Learning SQL Notes #6: Data Generation, Manipulation, and Conversion

Working with String Data
String Generation
Types:
CHAR Holds fixed-length, blank-padded strings.
varchar Holds variable-length strings.
text (MySQL and SQL Server) or clob (Oracle Database) Holds very large variable-length strings (generally referred to as documents in this context).
CREATE TABLE string_tbl
(char_fld CHAR(30),
vchar_fld VARCHAR(30),
text_fld TEXT
);
INSERT INTO string_tbl (char_fld, vchar_fld, text_fld)
VALUES ('This is char data',
'This is varchar data',
'This is text data');
If you want to have a longer string, you can
UPDATE string_tbl
SET vchar_fld = 'This is a piece of extremely long varchar data';
but then:
ERROR 1406 (22001): Data too long for column 'vchar_fld' at row 1
NOTE: Since MySQL 6.0, the default behavior is now “strict” mode, which means that exceptions are thrown when problems arise, whereas in older versions of the server the string would have been truncated and a warning issued.
SELECT @@session.sql_mode;
SET sql_mode='ansi'; /*Go back to the older ver.*/
SELECT @@session.sql_mode;
Now extra will be truncated.
Including single quotes
SELECT quote(text_fld)
FROM string_tbl;
Output:
| QUOTE(text_fld) |
|---|
| ‘This string didn't work, but it does now’ |
Including special characters
The SQL Server and MySQL servers include the built-in function char() so that you can build strings from any of the 255 characters in the ASCII character set (Oracle Database users can use the chr() function).
SELECT CHAR(128,129,130,131,132,133,134,135,136,137);
Output:
| CHAR(128,129,130,131,132,133,134,135,136,137) |
|---|
| Çüéâäàåçêë |
R codes:
coderange <- c(128,129,130,131,132,133,134,135,136,137)
rawToChar(as.raw(coderange),multiple=TRUE)
You can also concatenate two strings:
SELECT CONCAT('danke sch', CHAR(148), 'n');
Output:
| CONCAT(‘danke sch’, CHAR(148), ‘n’) |
|---|
| danke schön |
R codes:
paste('danke sch', rawToChar(as.raw(148)), 'n')
paste0()
See: https://www.r-bloggers.com/2011/03/ascii-code-table-in-r/
- Oracle Database/PostgreSQL users can use the concatenation operator (
||) instead of theconcat()function, as in:
SELECT 'danke sch' || CHR(148) || 'n' FROM dual;
- SQL Server does not include a
concat()function, so you will need to use the concatenation operator (+), as in:
SELECT 'danke sch' + CHAR(148) + 'n'
String Manipulation
String functions that return numbers
To find the length of a string:
LENGTH()
SELECT LENGTH(char_fld) char_length,
LENGTH(vchar_fld) varchar_length,
LENGTH(text_fld) text_length
FROM string_tbl;
R codes:
length()
To find the index of a character in a string:
POSITION()
SELECT POSITION('characters' IN vchar_fld)
FROM string_tbl;
R codes:
match('y',x)
which('y' %in% x)
Note: When working with databases that the first character in a string is at position 1. A return value of 0 from instr() indicates that the substring could not be found, not that the substring was found at the first position in the string.
If you want to start your search at something other than the first character of your target string, you will need to use the locate() function, which is similar to the position() function except that it allows an optional third parameter, which is used to define the search’s start position.

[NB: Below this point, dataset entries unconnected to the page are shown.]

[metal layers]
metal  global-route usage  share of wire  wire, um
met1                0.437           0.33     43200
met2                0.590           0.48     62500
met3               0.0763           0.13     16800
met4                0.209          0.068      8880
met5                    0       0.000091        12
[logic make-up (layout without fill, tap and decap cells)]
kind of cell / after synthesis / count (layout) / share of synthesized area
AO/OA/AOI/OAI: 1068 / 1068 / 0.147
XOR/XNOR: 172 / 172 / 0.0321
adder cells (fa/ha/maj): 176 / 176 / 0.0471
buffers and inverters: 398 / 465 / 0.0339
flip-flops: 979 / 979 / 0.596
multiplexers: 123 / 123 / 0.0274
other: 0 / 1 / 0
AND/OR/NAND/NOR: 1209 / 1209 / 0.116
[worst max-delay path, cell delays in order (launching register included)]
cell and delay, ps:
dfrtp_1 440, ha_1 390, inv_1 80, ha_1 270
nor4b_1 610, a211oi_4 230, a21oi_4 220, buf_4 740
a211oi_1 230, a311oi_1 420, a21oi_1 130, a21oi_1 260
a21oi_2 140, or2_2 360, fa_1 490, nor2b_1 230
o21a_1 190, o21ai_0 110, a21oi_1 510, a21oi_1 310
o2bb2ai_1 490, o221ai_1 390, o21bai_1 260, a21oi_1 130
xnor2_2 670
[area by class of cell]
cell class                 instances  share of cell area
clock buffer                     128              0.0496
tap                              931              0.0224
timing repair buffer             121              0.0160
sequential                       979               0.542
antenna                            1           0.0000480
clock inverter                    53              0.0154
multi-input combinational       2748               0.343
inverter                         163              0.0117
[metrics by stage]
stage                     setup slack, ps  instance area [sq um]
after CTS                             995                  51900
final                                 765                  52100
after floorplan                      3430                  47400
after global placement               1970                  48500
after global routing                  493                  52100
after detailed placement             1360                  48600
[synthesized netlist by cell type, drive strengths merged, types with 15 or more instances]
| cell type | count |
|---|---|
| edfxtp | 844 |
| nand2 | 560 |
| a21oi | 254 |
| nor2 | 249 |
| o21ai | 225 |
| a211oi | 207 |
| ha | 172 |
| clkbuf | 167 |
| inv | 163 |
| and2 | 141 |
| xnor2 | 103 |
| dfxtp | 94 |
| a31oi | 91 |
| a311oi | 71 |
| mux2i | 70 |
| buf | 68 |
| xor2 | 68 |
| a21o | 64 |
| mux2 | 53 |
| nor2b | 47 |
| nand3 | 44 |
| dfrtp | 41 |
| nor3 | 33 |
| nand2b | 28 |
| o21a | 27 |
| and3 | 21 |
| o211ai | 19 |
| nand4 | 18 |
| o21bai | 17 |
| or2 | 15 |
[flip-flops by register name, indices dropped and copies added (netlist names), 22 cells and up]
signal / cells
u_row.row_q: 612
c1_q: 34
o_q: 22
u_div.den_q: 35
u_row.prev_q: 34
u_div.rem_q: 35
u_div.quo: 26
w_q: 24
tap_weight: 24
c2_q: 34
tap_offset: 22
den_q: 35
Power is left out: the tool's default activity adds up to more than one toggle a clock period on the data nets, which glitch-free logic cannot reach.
[src/hw/rtl/btt_pkg.sv]
// ----------------------------------------------------------------------------
// btt_pkg
// Shared types and codes of the brace template tokeniser: byte classes,
// queue entry format, result kinds and error codes.
// ----------------------------------------------------------------------------
package btt_pkg;

  // Depth of the queue between front and back; must be a power of two
  localparam int FIFO_DEPTH = 4;
  localparam int FIFO_AW    = $clog2(FIFO_DEPTH);

  // Significant characters
  localparam logic [7:0] CH_OPEN  = 8'h7B;
  localparam logic [7:0] CH_CLOSE = 8'h7D;
  localparam logic [7:0] CH_UNDER = 8'h5F;

  // Result kinds
  localparam logic [2:0] KIND_PENDING = 3'd0;
  localparam logic [2:0] KIND_LIT     = 3'd1;
  localparam logic [2:0] KIND_NAME    = 3'd2;
  localparam logic [2:0] KIND_CLOSED  = 3'd3;
  localparam logic [2:0] KIND_SKIP    = 3'd4;

  // Error codes
  localparam logic [2:0] ERR_NONE     = 3'd0;
  localparam logic [2:0] ERR_STRAY    = 3'd1;
  localparam logic [2:0] ERR_DANGLING = 3'd2;
  localparam logic [2:0] ERR_EMPTY    = 3'd3;
  localparam logic [2:0] ERR_START    = 3'd4;
  localparam logic [2:0] ERR_INNER    = 3'd5;

  // Byte class worked out by the front end
  typedef enum logic [2:0] {
    CLS_OPEN,
    CLS_CLOSE,
    CLS_ALPHA,   // letter or underscore: may start a name
    CLS_DIGIT,
    CLS_OTHER
  } cls_t;

  // One classified word in the queue
  typedef struct packed {
    logic [7:0] data;
    logic       last;
    cls_t       cls;
  } entry_t;

  // Queue status seen by the back end
  typedef struct packed {
    logic empty;
    logic full;
  } fifo_stat_t;

endpackage
**src/rtl/stip_pkg.sv**
```systemverilog
// Package for the string to integer parser core: parse phase codes, the
// parse state and result structs, and character constants.
// No dependencies.
`default_nettype none

package stip_pkg;

  localparam int unsigned CHAR_W  = 8;
  localparam int unsigned RADIX_W = 6;
  localparam int unsigned DIGIT_W = 6;
  localparam int unsigned MAG_W   = 32;
  localparam int unsigned END_W   = 9;

  localparam logic [MAG_W-1:0] LIMIT_POS = 32'h7FFF_FFFF;
  localparam logic [MAG_W-1:0] SAT_MAG   = 32'h8000_0000;

  localparam logic [RADIX_W-1:0] RADIX_RESET = 6'd10;
  localparam logic [RADIX_W-1:0] RADIX_HEX   = 6'd16;

  localparam logic [CHAR_W-1:0] CH_NUL   = 8'h00;
  localparam logic [CHAR_W-1:0] CH_TAB   = 8'h09;
  localparam logic [CHAR_W-1:0] CH_SPACE = 8'h20;
  localparam logic [CHAR_W-1:0] CH_PLUS  = 8'h2B;
  localparam logic [CHAR_W-1:0] CH_MINUS = 8'h2D;
  localparam logic [CHAR_W-1:0] CH_ZERO  = 8'h30;
  localparam logic [CHAR_W-1:0] CH_NINE  = 8'h39;
  localparam logic [CHAR_W-1:0] CH_UP_A  = 8'h41;
  localparam logic [CHAR_W-1:0] CH_UP_X  = 8'h58;
  localparam logic [CHAR_W-1:0] CH_UP_Z  = 8'h5A;
  localparam logic [CHAR_W-1:0] CH_LO_A  = 8'h61;
  localparam logic [CHAR_W-1:0] CH_LO_X  = 8'h78;
  localparam logic [CHAR_W-1:0] CH_LO_Z  = 8'h7A;

  typedef enum logic [2:0] {
    PH_BLANK  = 3'd0,
    PH_SIGNED = 3'd1,
    PH_ZERO   = 3'd2,
    PH_DIGITS = 3'd3,
    PH_DONE   = 3'd4
  } phase_t;

  typedef struct packed {
    phase_t           phase;
    logic             negative;
    logic [MAG_W-1:0] magnitude;
    logic             any_digit;
  } parse_state_t;

  localparam parse_state_t PARSE_STATE_RESET = '{
    phase:     PH_BLANK,
    negative:  1'b0,
    magnitude: '0,
    any_digit: 1'b0
  };

  typedef struct packed {
    logic [MAG_W-1:0] value;
    logic             range_error;
    logic [END_W-1:0] end_index;
  } parse_result_t;

endpackage

`default_nettype wire

```
**src/rtl/string_to_integer_parser_core.sv**
```systemverilog
// String to integer parser core: strtol-style parsing of one ASCII
// character per beat, with a configurable radix.
// Depends on stip_pkg and stip_step.
//
// Characters arrive on the in_ stream, one per beat, in_tdata[7:0] = char.
// A zero byte ends the string and produces one beat on the out_ stream:
// out_tdata[31:0] is the signed value clamped to +-2147483647,
// out_tdata[40:32] the end index, and out_tuser the range error flag.
// Other characters produce no output beat.
// A character is taken into an input register, and from there the parse
// state is updated by one multiply-add of a 32 by 6 bit product; a zero
// byte in the input register writes its result into the output register.
// Throughput is one character per cycle. When the receiver stalls with a
// result waiting, non-zero characters keep flowing; only the next zero
// byte waits in the input register, and in_tready drops behind it.
// cfg_we with cfg_wdata writes the radix; write it only while idle.
// Synchronous reset clears the parse state, empties both registers and
// sets the radix to 10. No clearing pass is needed after reset.
`default_nettype none

module string_to_integer_parser_core #(
  parameter int unsigned MAX_LEN = 256
) (
  input  wire logic        clk,
  input  wire logic        rst_n,
  input  wire logic        in_tvalid,
  output logic             in_tready,
  input  wire logic [7:0]  in_tdata,   // [7:0] char_in
  output logic             out_tvalid,
  input  wire logic        out_tready,
  output logic [47:0]      out_tdata,  // [31:0] value, [40:32] end_index, rest zero
  output logic             out_tuser,  // [0] range_error
  input  wire logic        cfg_we,
  input  wire logic [5:0]  cfg_wdata   // radix
);
  import stip_pkg::*;

  localparam int unsigned POS_W = $clog2(MAX_LEN + 1);

  logic                 in_valid_r;
  logic [CHAR_W-1:0]    char_r;
  logic [RADIX_W-1:0]   radix_r;
  parse_state_t         state_r;
  parse_state_t         state_nxt;
  logic [POS_W-1:0]     pos_r;
  logic [POS_W-1:0]     pos_nxt;
  logic [POS_W-1:0]     stop_r;
  logic [POS_W-1:0]     stop_nxt;
  parse_result_t        result;
  logic                 out_valid_r;
  parse_result_t        out_r;
  logic                 is_end;
  logic                 fire;

  assign is_end    = (char_r == CH_NUL);
  assign fire      = in_valid_r && (!is_end || !out_valid_r || out_tready);
  assign in_tready = !in_valid_r || fire;

  stip_step #(
    .MAX_LEN (MAX_LEN),
    .POS_W   (POS_W)
  ) u_step (
    .char_in  (char_r),
    .radix    (radix_r),
    .cur      (state_r),
    .pos_cur  (pos_r),
    .stop_cur (stop_r),
    .nxt      (state_nxt),
    .pos_nxt  (pos_nxt),
    .stop_nxt (stop_nxt),
    .result   (result)
  );

  always_ff @(posedge clk) begin
    if (!rst_n) begin
      radix_r <= RADIX_RESET;
    end else if (cfg_we) begin
      radix_r <= cfg_wdata;
    end
  end

  always_ff @(posedge clk) begin
    if (!rst_n) begin
      in_valid_r <= 1'b0;
    end else if (in_tready) begin
      in_valid_r <= in_tvalid;
    end
  end

  always_ff @(posedge clk) begin
    if (in_tready && in_tvalid) begin
      char_r <= in_tdata;
    end
  end

  always_ff @(posedge clk) begin
    if (!rst_n) begin
      state_r <= PARSE_STATE_RESET;
      pos_r   <= '0;
      stop_r  <= '0;
    end else if (fire) begin
      state_r <= state_nxt;
      pos_r   <= pos_nxt;
      stop_r  <= stop_nxt;
    end
  end

  always_ff @(posedge clk) begin
    if (!rst_n) begin
      out_valid_r <= 1'b0;
    end else if (fire && is_end) begin
      out_valid_r <= 1'b1;
    end else if (out_tready) begin
      out_valid_r <= 1'b0;
    end
  end

  always_ff @(posedge clk) begin
    if (fire && is_end) begin
      out_r <= result;
    end
  end

  assign out_tvalid = out_valid_r;
  assign out_tdata  = {7'b0, out_r.end_index, out_r.value};
  assign out_tuser  = out_r.range_error;

  a_end_clears_state: assert property (@(posedge clk) disable iff (!rst_n)
    fire && is_end |=> state_r == PARSE_STATE_RESET && pos_r == '0)
    else $error("parse state not cleared after a zero byte");

  a_mag_saturates: assert property (@(posedge clk) disable iff (!rst_n)
    state_r.magnitude <= SAT_MAG)
    else $error("magnitude above saturation limit");

  a_clamp_value: assert property (@(posedge clk) disable iff (!rst_n)
    out_tvalid && out_tuser |-> out_tdata[31:0] == LIMIT_POS ||
    out_tdata[31:0] == (MAG_W'(0) - LIMIT_POS))
    else $error("range error without a clamped value");

  a_stall_holds_char: assert property (@(posedge clk) disable iff (!rst_n)
    in_valid_r && !fire |=> in_valid_r && $stable(char_r))
    else $error("stalled character lost from the input register");

  a_result_not_overwritten: assert property (@(posedge clk) disable iff (!rst_n)
    out_valid_r && !out_tready |=> out_valid_r && $stable(out_r))
    else $error("waiting result overwritten");

endmodule

`default_nettype wire

```
**src/rtl/stip_step.sv**
```systemverilog
// Next-state logic of the parser: digit decode, one multiply-add by the
// radix with saturation, phase transitions and the result on a zero byte.
// Depends on stip_pkg.
`default_nettype none

module stip_step #(
  parameter int unsigned MAX_LEN = 256,
  parameter int unsigned POS_W   = 9
) (
  input  wire logic [stip_pkg::CHAR_W-1:0]  char_in,
  input  wire logic [stip_pkg::RADIX_W-1:0] radix,
  input  wire stip_pkg::parse_state_t       cur,
  input  wire logic [POS_W-1:0]             pos_cur,
  input  wire logic [POS_W-1:0]             stop_cur,
  output stip_pkg::parse_state_t            nxt,
  output logic [POS_W-1:0]                  pos_nxt,
  output logic [POS_W-1:0]                  stop_nxt,
  output stip_pkg::parse_result_t           result
);
  import stip_pkg::*;

  localparam int unsigned PROD_W = MAG_W + RADIX_W;
  localparam int unsigned EXT_W  = POS_W + END_W;
  localparam logic [POS_W-1:0] POS_MAX = POS_W'(MAX_LEN);

  logic [DIGIT_W-1:0] digit;
  logic               is_digit;
  logic               digit_ok;
  logic               is_blank;
  logic               is_x;
  logic               hex_zero;
  logic               do_take;
  logic               base_zero;
  logic               any_before;
  logic [MAG_W-1:0]   mul_base;
  logic [PROD_W-1:0]  prod;
  logic [MAG_W-1:0]   acc;
  logic [POS_W-1:0]   end_pos;
  logic [EXT_W-1:0]   end_ext;

  always_comb begin
    is_digit = 1'b1;
    digit    = '0;
    if (char_in >= CH_ZERO && char_in <= CH_NINE) begin
      digit = DIGIT_W'(char_in - CH_ZERO);
    end else if (char_in >= CH_LO_A && char_in <= CH_LO_Z) begin
      digit = DIGIT_W'(char_in - CH_LO_A + 8'd10);
    end else if (char_in >= CH_UP_A && char_in <= CH_UP_Z) begin
      digit = DIGIT_W'(char_in - CH_UP_A + 8'd10);
    end else begin
      is_digit = 1'b0;
    end
  end

  assign digit_ok = is_digit && (digit < radix);
  assign is_blank = (char_in == CH_SPACE) || (char_in == CH_TAB);
  assign is_x     = (char_in == CH_LO_X) || (char_in == CH_UP_X);
  assign hex_zero = (radix == RADIX_HEX) && (char_in == CH_ZERO);

  // The pending zero of a hex prefix is worth 0, so its digit restarts from 0.
  assign base_zero = (cur.phase == PH_ZERO);
  assign mul_base  = base_zero ? '0 : cur.magnitude;
  assign prod      = PROD_W'(mul_base) * PROD_W'(radix) + PROD_W'(digit);
  assign acc       = (prod > PROD_W'(SAT_MAG)) ? SAT_MAG : prod[MAG_W-1:0];

  always_comb begin
    do_take    = 1'b0;
    any_before = cur.any_digit;
    nxt        = cur;
    stop_nxt   = stop_cur;
    pos_nxt    = (pos_cur < POS_MAX) ? pos_cur + POS_W'(1) : POS_MAX;

    case (cur.phase)
      PH_BLANK: begin
        if (is_blank) begin
          nxt.phase = PH_BLANK;
        end else if (char_in == CH_PLUS) begin
          nxt.phase = PH_SIGNED;
        end else if (char_in == CH_MINUS) begin
          nxt.negative = 1'b1;
          nxt.phase    = PH_SIGNED;
        end else if (hex_zero) begin
          nxt.phase = PH_ZERO;
        end else begin
          nxt.phase = PH_DIGITS;
          do_take   = 1'b1;
        end
      end
      PH_SIGNED: begin
        if (hex_zero) begin
          nxt.phase = PH_ZERO;
        end else begin
          nxt.phase = PH_DIGITS;
          do_take   = 1'b1;
        end
      end
      PH_ZERO: begin
        nxt.phase = PH_DIGITS;
        if (!is_x) begin
          nxt.any_digit = 1'b1;
          any_before    = 1'b1;
          do_take       = 1'b1;
        end
      end
      PH_DIGITS: begin
        do_take = 1'b1;
      end
      default: begin
        nxt.phase = cur.phase;
      end
    endcase

    if (do_take) begin
      if (digit_ok) begin
        nxt.magnitude = acc;
        nxt.any_digit = 1'b1;
      end else begin
        stop_nxt  = any_before ? pos_cur : '0;
        nxt.phase = PH_DONE;
      end
    end

    if (char_in == CH_NUL) begin
      nxt      = PARSE_STATE_RESET;
      pos_nxt  = '0;
      stop_nxt = '0;
    end
  end

  always_comb begin
    if (cur.phase == PH_DIGITS || cur.phase == PH_BLANK || cur.phase == PH_SIGNED) begin
      end_pos = cur.any_digit ? pos_cur : '0;
    end else if (cur.phase == PH_ZERO) begin
      end_pos = pos_cur;
    end else begin
      end_pos = stop_cur;
    end
    end_ext = EXT_W'(end_pos);
    result.end_index = end_ext[END_W-1:0];
    if (cur.magnitude > LIMIT_POS) begin
      result.range_error = 1'b1;
      result.value       = cur.negative ? (MAG_W'(0) - LIMIT_POS) : LIMIT_POS;
    end else begin
      result.range_error = 1'b0;
      result.value       = cur.negative ? (MAG_W'(0) - cur.magnitude) : cur.magnitude;
    end
  end

endmodule

`default_nettype wire
```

The locate() function is also proprietary, whereas the position() function is part of the SQL:2003 standard.
SELECT LOCATE('is', vchar_fld, 5)
FROM string_tbl;
R codes:
match('y',x[5:])
which('y' %in% x[5:])
Oracle Database
instr(): Mimics the position() function when provided with two arguments and mimics the locate() function when provided with three arguments.
SQL Server
charindx(): similar to Oracle’s instr() function.
strcmp() (MySQL ONLY) takes two strings as arguments and returns one of the following:
- −1 if the first string comes before the second string in sort order
- 0 if the strings are identical
- 1 if the first string comes after the second string in sort order
SELECT vchar_fld
FROM string_tbl
ORDER BY vchar_fld;
| vchar_fld |
|---|
| 12345 |
| abcd |
| QRSTUV |
| qrstuv |
| xyz |
SELECT STRCMP('12345','12345') 12345_12345,
STRCMP('abcd','xyz') abcd_xyz,
STRCMP('abcd','QRSTUV') abcd_QRSTUV,
STRCMP('qrstuv','QRSTUV') qrstuv_QRSTUV, /*Case insensitive*/
STRCMP('12345','xyz') 12345_xyz,
STRCMP('xyz','qrstuv') xyz_qrstuv;
| 12345_12345 | abcd_xyz | abcd_QRSTUV | qrstuv_QRSTUV | 12345_xyz | xyz_qrstuv |
|---|---|---|---|---|---|
| 0 | −1 | −1 | 0 | −1 | 1 |
Add or replace characters in the middle of a string:
insert()
4 parameters: the original string, the start position, the number of characters to replace (0 for inserting a string), and the replacement string.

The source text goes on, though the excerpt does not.